▶ _What the task asks_:
Every line of the records that holds the word "scratch" should be copied.

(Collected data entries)
Background: an optimization exercise with open tools, aiming at small area, a short achievable clock period and few clock cycles per item. Do not read the settings as production practice.

==> flow/design.v <==
package afu_region_pkg;
   typedef enum logic [1:0] {
      OP_READ  = 2'd0,
      OP_WRITE = 2'd1
   } afu_op_e;
   typedef enum logic [1:0] {
      RSP_OK      = 2'd0,
      RSP_BAD_PID = 2'd1,
      RSP_BAD_OP  = 2'd2
   } afu_status_e;
   typedef enum logic [1:0] {
      HS_IDLE      = 2'd0,
      HS_BUSY      = 2'd1,
      HS_ACK       = 2'd2,
      HS_WAIT_DROP = 2'd3
   } afu_hs_state_e;
endpackage
`timescale 1ns/1ns
module afu_null_port #(
   parameter int unsigned PORT_PID = 0
) (
   input  logic                   i_clk,
   input  logic                   i_arst_n,
   input  logic                   i_wr,
   input  logic                   i_rd,
   input  logic [4-1:0] i_addr,
   input  logic [64-1:0] i_wdata_q,
   output logic [64-1:0] o_rdata
);
   localparam logic [64-1:0] HEADER = {
      {(64-16){1'b0}},
      4'(PORT_PID),
      12'h014
   };
   logic [64-1:0] scratch;
   logic                   scr_wr_q;
   always_ff @(posedge i_clk or negedge i_arst_n) begin
      if (!i_arst_n) begin
         scr_wr_q <= 1'b0;
         scratch  <= '0;
      end else begin
         scr_wr_q <= i_wr && (i_addr == 4'h1);
         if (scr_wr_q) scratch <= i_wdata_q;
      end
   end
   always_comb begin
      o_rdata = '0;
      if (i_rd) begin
         case (i_addr)
            4'h0:     o_rdata = HEADER;
            4'h1: o_rdata = scratch;
            default:           o_rdata = '0;
         endcase
      end
   end
endmodule
`timescale 1ns/1ns
module afu_lb_port (
   input  logic                   i_clk,
   input  logic                   i_arst_n,
   input  logic                   i_wr,
   input  logic                   i_rd,
   input  logic [4-1:0] i_addr,
   input  logic [64-1:0] i_wdata_q,
   output logic [64-1:0] o_rdata
);
   localparam int IDX_W = $clog2(4);
   logic [64-1:0]   buf_q [4];
   logic [16-1:0] wr_cnt;
   logic [4-1:0] buf_wr_q;
   logic                     cnt_wr_q;
   logic                     in_buf;
   assign in_buf = (i_addr < 4'(4));
   always_ff @(posedge i_clk or negedge i_arst_n) begin
      if (!i_arst_n) begin
         buf_wr_q <= '0;
         cnt_wr_q <= 1'b0;
         for (int i = 0; i < 4; i++) begin
            buf_q[i] <= '0;
         end
         wr_cnt <= '0;
      end else begin
         for (int i = 0; i < 4; i++) begin
            buf_wr_q[i] <= i_wr && (i_addr == 4'(i));
            if (buf_wr_q[i]) buf_q[i] <= i_wdata_q;
         end
         cnt_wr_q <= i_wr;
         if (cnt_wr_q) wr_cnt <= wr_cnt + 1'b1;
      end
   end
   always_comb begin
      o_rdata = '0;
      if (i_rd) begin
         if (in_buf)
            o_rdata = buf_q[i_addr[IDX_W-1:0]];
         else if (i_addr == 4'h4)
            o_rdata = {{(64-16){1'b0}}, wr_cnt};
      end
   end
endmodule
`timescale 1ns/1ns
module afu_req_decode (
   input  logic                   i_clk,
   input  logic                   i_arst_n,
   input  logic                   i_req,
   input  logic [3-1:0]  i_req_pid,
   input  logic [1:0]             i_req_op,
   input  logic [64-1:0] i_req_wdata,
   output logic [5-1:0] o_wr,    
   output logic [5-1:0] o_rd,    
   output logic [64-1:0] o_wdata_q,  
   output logic                   o_ack,
   output afu_region_pkg::afu_status_e o_status
);
   logic take;
   logic op_ok;
   assign take  = i_req && !o_ack;
   assign op_ok = !i_req_op[1];
   for (genvar p = 0; p < 5; p++) begin : gen_port
      assign o_wr[p] = take && op_ok && i_req_op[0] && (i_req_pid == 3'(p));
      assign o_rd[p] = op_ok && !i_req_op[0] && (i_req_pid == 3'(p));
   end
   always_ff @(posedge i_clk or negedge i_arst_n) begin
      if (!i_arst_n) o_ack <= 1'b0;
      else           o_ack <= i_req;
   end
   always_ff @(posedge i_clk) begin
      if (i_req_pid >= 3'(5)) o_status <= afu_region_pkg::RSP_BAD_PID;
      else if (!op_ok)                              o_status <= afu_region_pkg::RSP_BAD_OP;
      else                                          o_status <= afu_region_pkg::RSP_OK;
      o_wdata_q <= i_req_wdata;
   end
endmodule
`timescale 1ns/1ns
module afu_port_execute (
   input  logic                   i_clk,
   input  logic                   i_arst_n,
   input  logic [5-1:0] i_wr,
   input  logic [5-1:0] i_rd,
   input  logic [4-1:0] i_addr,
   input  logic [64-1:0] i_wdata_q,
   output logic [64-1:0] o_rdata
);
   logic [64-1:0] port_rdata [5];
   for (genvar p = 0; p < 5; p++) begin : gen_port
      if (p == 1) begin : gen_lb
         afu_lb_port u_lb (
            .i_clk    (i_clk),
            .i_arst_n (i_arst_n),
            .i_wr     (i_wr[p]),
            .i_rd     (i_rd[p]),
            .i_addr   (i_addr),
            .i_wdata_q(i_wdata_q),
            .o_rdata  (port_rdata[p])
         );
      end else begin : gen_null
         afu_null_port #(
            .PORT_PID (p)
         ) u_null (
            .i_clk    (i_clk),
            .i_arst_n (i_arst_n),
            .i_wr     (i_wr[p]),
            .i_rd     (i_rd[p]),
            .i_addr   (i_addr),
            .i_wdata_q(i_wdata_q),
            .o_rdata  (port_rdata[p])
         );
      end
   end
   always_comb begin
      o_rdata = '0;
      for (int p = 0; p < 5; p++) o_rdata = o_rdata | port_rdata[p];
   end
endmodule
`timescale 1ns/1ns
module afu_rsp_result (
   input  logic                   i_clk,
   input  logic [64-1:0] i_rdata,
   output logic [64-1:0] o_rdata
);
   always_ff @(posedge i_clk) begin
      o_rdata <= i_rdata;
   end
endmodule
`timescale 1ns/1ns
module afu_region_top (
   input  logic                   i_clk,
   input  logic                   i_arst_n,
   input  logic                   i_req,
   input  logic [3-1:0]  i_req_pid,
   input  logic [1:0]             i_req_op,
   input  logic [4-1:0] i_req_addr,
   input  logic [64-1:0] i_req_wdata,
   output logic                   o_ack,
   output logic [64-1:0] o_rsp_rdata,
   output afu_region_pkg::afu_status_e            o_rsp_status
);
   logic [5-1:0] dec_wr;
   logic [5-1:0] dec_rd;
   logic                      dec_ack;
   afu_region_pkg::afu_status_e dec_status;
   logic [64-1:0]    dec_wdata_q;
   logic [64-1:0]    exe_rdata;
   afu_req_decode u_decode (
      .i_clk       (i_clk),
      .i_arst_n    (i_arst_n),
      .i_req       (i_req),
      .i_req_pid   (i_req_pid),
      .i_req_op    (i_req_op),
      .i_req_wdata (i_req_wdata),
      .o_wr        (dec_wr),
      .o_rd        (dec_rd),
      .o_wdata_q   (dec_wdata_q),
      .o_ack       (dec_ack),
      .o_status    (dec_status)
   );
   afu_port_execute u_execute (
      .i_clk    (i_clk),
      .i_arst_n (i_arst_n),
      .i_wr     (dec_wr),
      .i_rd     (dec_rd),
      .i_addr   (i_req_addr),
      .i_wdata_q(dec_wdata_q),
      .o_rdata  (exe_rdata)
   );
   afu_rsp_result u_result (
      .i_clk    (i_clk),
      .i_rdata  (exe_rdata),
      .o_rdata  (o_rsp_rdata)
   );
   assign o_ack        = dec_ack;
   assign o_rsp_status = dec_status;
endmodule
clock: 4.0 ns
lec_check: 0
cap_margin: 20
core_margin: 2
core_utilization: 40
place_density: 0.6
setup_slack_margin: 2.2
slew_margin: 20
run.sh (not shown) runs the stock make flow with config.mk's settings and CLKGATE_MAP_FILE= SYNTH_SCRIPT=/design/flow/synth_recipe.tcl, a recipe that flattens the netlist after the stock synthesis.
Edit:
--- a/flow/design.v
+++ b/flow/design.v
@@ -22,27 +22,24 @@
    input  logic                   i_clk,
    input  logic                   i_arst_n,
    input  logic                   i_wr,
    input  logic                   i_rd,
    input  logic [4-1:0] i_addr,
-   input  logic [64-1:0] i_wdata_q,
+   input  logic [64-1:0] i_wdata,
    output logic [64-1:0] o_rdata
 );
    localparam logic [64-1:0] HEADER = {
       {(64-16){1'b0}},
       4'(PORT_PID),
       12'h014
    };
    logic [64-1:0] scratch;
-   logic                   scr_wr_q;
    always_ff @(posedge i_clk or negedge i_arst_n) begin
       if (!i_arst_n) begin
-         scr_wr_q <= 1'b0;
-         scratch  <= '0;
-      end else begin
-         scr_wr_q <= i_wr && (i_addr == 4'h1);
-         if (scr_wr_q) scratch <= i_wdata_q;
+         scratch <= '0;
+      end else if (i_wr && i_addr == 4'h1) begin
+         scratch <= i_wdata;
       end
    end
    always_comb begin
       o_rdata = '0;
       if (i_rd) begin
@@ -59,35 +56,29 @@
    input  logic                   i_clk,
    input  logic                   i_arst_n,
    input  logic                   i_wr,
    input  logic                   i_rd,
    input  logic [4-1:0] i_addr,
-   input  logic [64-1:0] i_wdata_q,
+   input  logic [64-1:0] i_wdata,
    output logic [64-1:0] o_rdata
 );
    localparam int IDX_W = $clog2(4);
    logic [64-1:0]   buf_q [4];
    logic [16-1:0] wr_cnt;
-   logic [4-1:0] buf_wr_q;
-   logic                     cnt_wr_q;
    logic                     in_buf;
    assign in_buf = (i_addr < 4'(4));
    always_ff @(posedge i_clk or negedge i_arst_n) begin
       if (!i_arst_n) begin
-         buf_wr_q <= '0;
-         cnt_wr_q <= 1'b0;
          for (int i = 0; i < 4; i++) begin
             buf_q[i] <= '0;
          end
          wr_cnt <= '0;
-      end else begin
-         for (int i = 0; i < 4; i++) begin
-            buf_wr_q[i] <= i_wr && (i_addr == 4'(i));
-            if (buf_wr_q[i]) buf_q[i] <= i_wdata_q;
+      end else if (i_wr) begin
+         wr_cnt <= wr_cnt + 1'b1;
+         if (in_buf) begin
+            buf_q[i_addr[IDX_W-1:0]] <= i_wdata;
          end
-         cnt_wr_q <= i_wr;
-         if (cnt_wr_q) wr_cnt <= wr_cnt + 1'b1;
       end
    end
    always_comb begin
       o_rdata = '0;
       if (i_rd) begin
@@ -103,14 +94,12 @@
    input  logic                   i_clk,
    input  logic                   i_arst_n,
    input  logic                   i_req,
    input  logic [3-1:0]  i_req_pid,
    input  logic [1:0]             i_req_op,
-   input  logic [64-1:0] i_req_wdata,
    output logic [5-1:0] o_wr,    
    output logic [5-1:0] o_rd,    
-   output logic [64-1:0] o_wdata_q,  
    output logic                   o_ack,
    output afu_region_pkg::afu_status_e o_status
 );
    logic take;
    logic op_ok;
@@ -126,21 +115,20 @@
    end
    always_ff @(posedge i_clk) begin
       if (i_req_pid >= 3'(5)) o_status <= afu_region_pkg::RSP_BAD_PID;
       else if (!op_ok)                              o_status <= afu_region_pkg::RSP_BAD_OP;
       else                                          o_status <= afu_region_pkg::RSP_OK;
-      o_wdata_q <= i_req_wdata;
    end
 endmodule
 `timescale 1ns/1ns
 module afu_port_execute (
    input  logic                   i_clk,
    input  logic                   i_arst_n,
    input  logic [5-1:0] i_wr,
    input  logic [5-1:0] i_rd,
    input  logic [4-1:0] i_addr,
-   input  logic [64-1:0] i_wdata_q,
+   input  logic [64-1:0] i_wdata,
    output logic [64-1:0] o_rdata
 );
    logic [64-1:0] port_rdata [5];
    for (genvar p = 0; p < 5; p++) begin : gen_port
       if (p == 1) begin : gen_lb
@@ -148,11 +136,11 @@
             .i_clk    (i_clk),
             .i_arst_n (i_arst_n),
             .i_wr     (i_wr[p]),
             .i_rd     (i_rd[p]),
             .i_addr   (i_addr),
-            .i_wdata_q(i_wdata_q),
+            .i_wdata  (i_wdata),
             .o_rdata  (port_rdata[p])
          );
       end else begin : gen_null
          afu_null_port #(
             .PORT_PID (p)
@@ -160,11 +148,11 @@
             .i_clk    (i_clk),
             .i_arst_n (i_arst_n),
             .i_wr     (i_wr[p]),
             .i_rd     (i_rd[p]),
             .i_addr   (i_addr),
-            .i_wdata_q(i_wdata_q),
+            .i_wdata  (i_wdata),
             .o_rdata  (port_rdata[p])
          );
       end
    end
    always_comb begin
@@ -197,32 +185,29 @@
 );
    logic [5-1:0] dec_wr;
    logic [5-1:0] dec_rd;
    logic                      dec_ack;
    afu_region_pkg::afu_status_e dec_status;
-   logic [64-1:0]    dec_wdata_q;
    logic [64-1:0]    exe_rdata;
    afu_req_decode u_decode (
       .i_clk       (i_clk),
       .i_arst_n    (i_arst_n),
       .i_req       (i_req),
       .i_req_pid   (i_req_pid),
       .i_req_op    (i_req_op),
-      .i_req_wdata (i_req_wdata),
       .o_wr        (dec_wr),
       .o_rd        (dec_rd),
-      .o_wdata_q   (dec_wdata_q),
       .o_ack       (dec_ack),
       .o_status    (dec_status)
    );
    afu_port_execute u_execute (
       .i_clk    (i_clk),
       .i_arst_n (i_arst_n),
       .i_wr     (dec_wr),
       .i_rd     (dec_rd),
       .i_addr   (i_req_addr),
-      .i_wdata_q(dec_wdata_q),
+      .i_wdata  (i_req_wdata),
       .o_rdata  (exe_rdata)
    );
    afu_rsp_result u_result (
       .i_clk    (i_clk),
       .i_rdata  (exe_rdata),
The new run ran to the end with no violations.
Setup slack is worse by 530 ps.
Clock-buffer cell count rose by 3.
Cell area rose by about 12%.
Flip-flop and latch count fell by 73.
Utilization rises by 9.1 points.
Critical path depth climbs by 9.
Non-clock buffer count rises by 244.
No functional check of the RTL was part of any run of this note.

-- re-timing with driven ports --
The results above use ideal ports. As a check the final layouts listed here were re-extracted and re-timed, cells and wires unchanged.
Step 1, drivers: a clkbuf_16 drives i_clk and a buf_2 each remaining input, both assumed.
Step 2 also shifts input and output timing later by t, the mid clock arrival at the registers, as if the neighbouring blocks saw the same clock.
Slacks: no drivers / after step 1 / after step 2; pairs: no drivers / after step 1.
run | shift t [ns] | slack for setup (ns) | latest minus earliest clock arrival (ns) | worst register clock-pin slew, ns | worst data-port slew with drivers (ns)
the first run | 0.661 | 2.091 / 2.027 / 1.563 | 0.027 / 0.027 | 0.07 / 0.07 | 0.07
the second run | 0.666 | 1.562 / 1.560 / 0.894 | 0.034 / 0.034 | 0.07 / 0.07 | 0.12
After both steps every run listed still meets setup and hold. For the second run, which loses most, drivers alone change the setup slack by -0.002 ns; drivers and shift together by -0.668 ns.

▶ _Answer to the problem_:
   logic [64-1:0] scratch;
         scratch  <= '0;
         if (scr_wr_q) scratch <= i_wdata_q;
            4'h1: o_rdata = scratch;
    logic [64-1:0] scratch;
-         scratch  <= '0;
-         if (scr_wr_q) scratch <= i_wdata_q;
+         scratch <= '0;
+         scratch <= i_wdata;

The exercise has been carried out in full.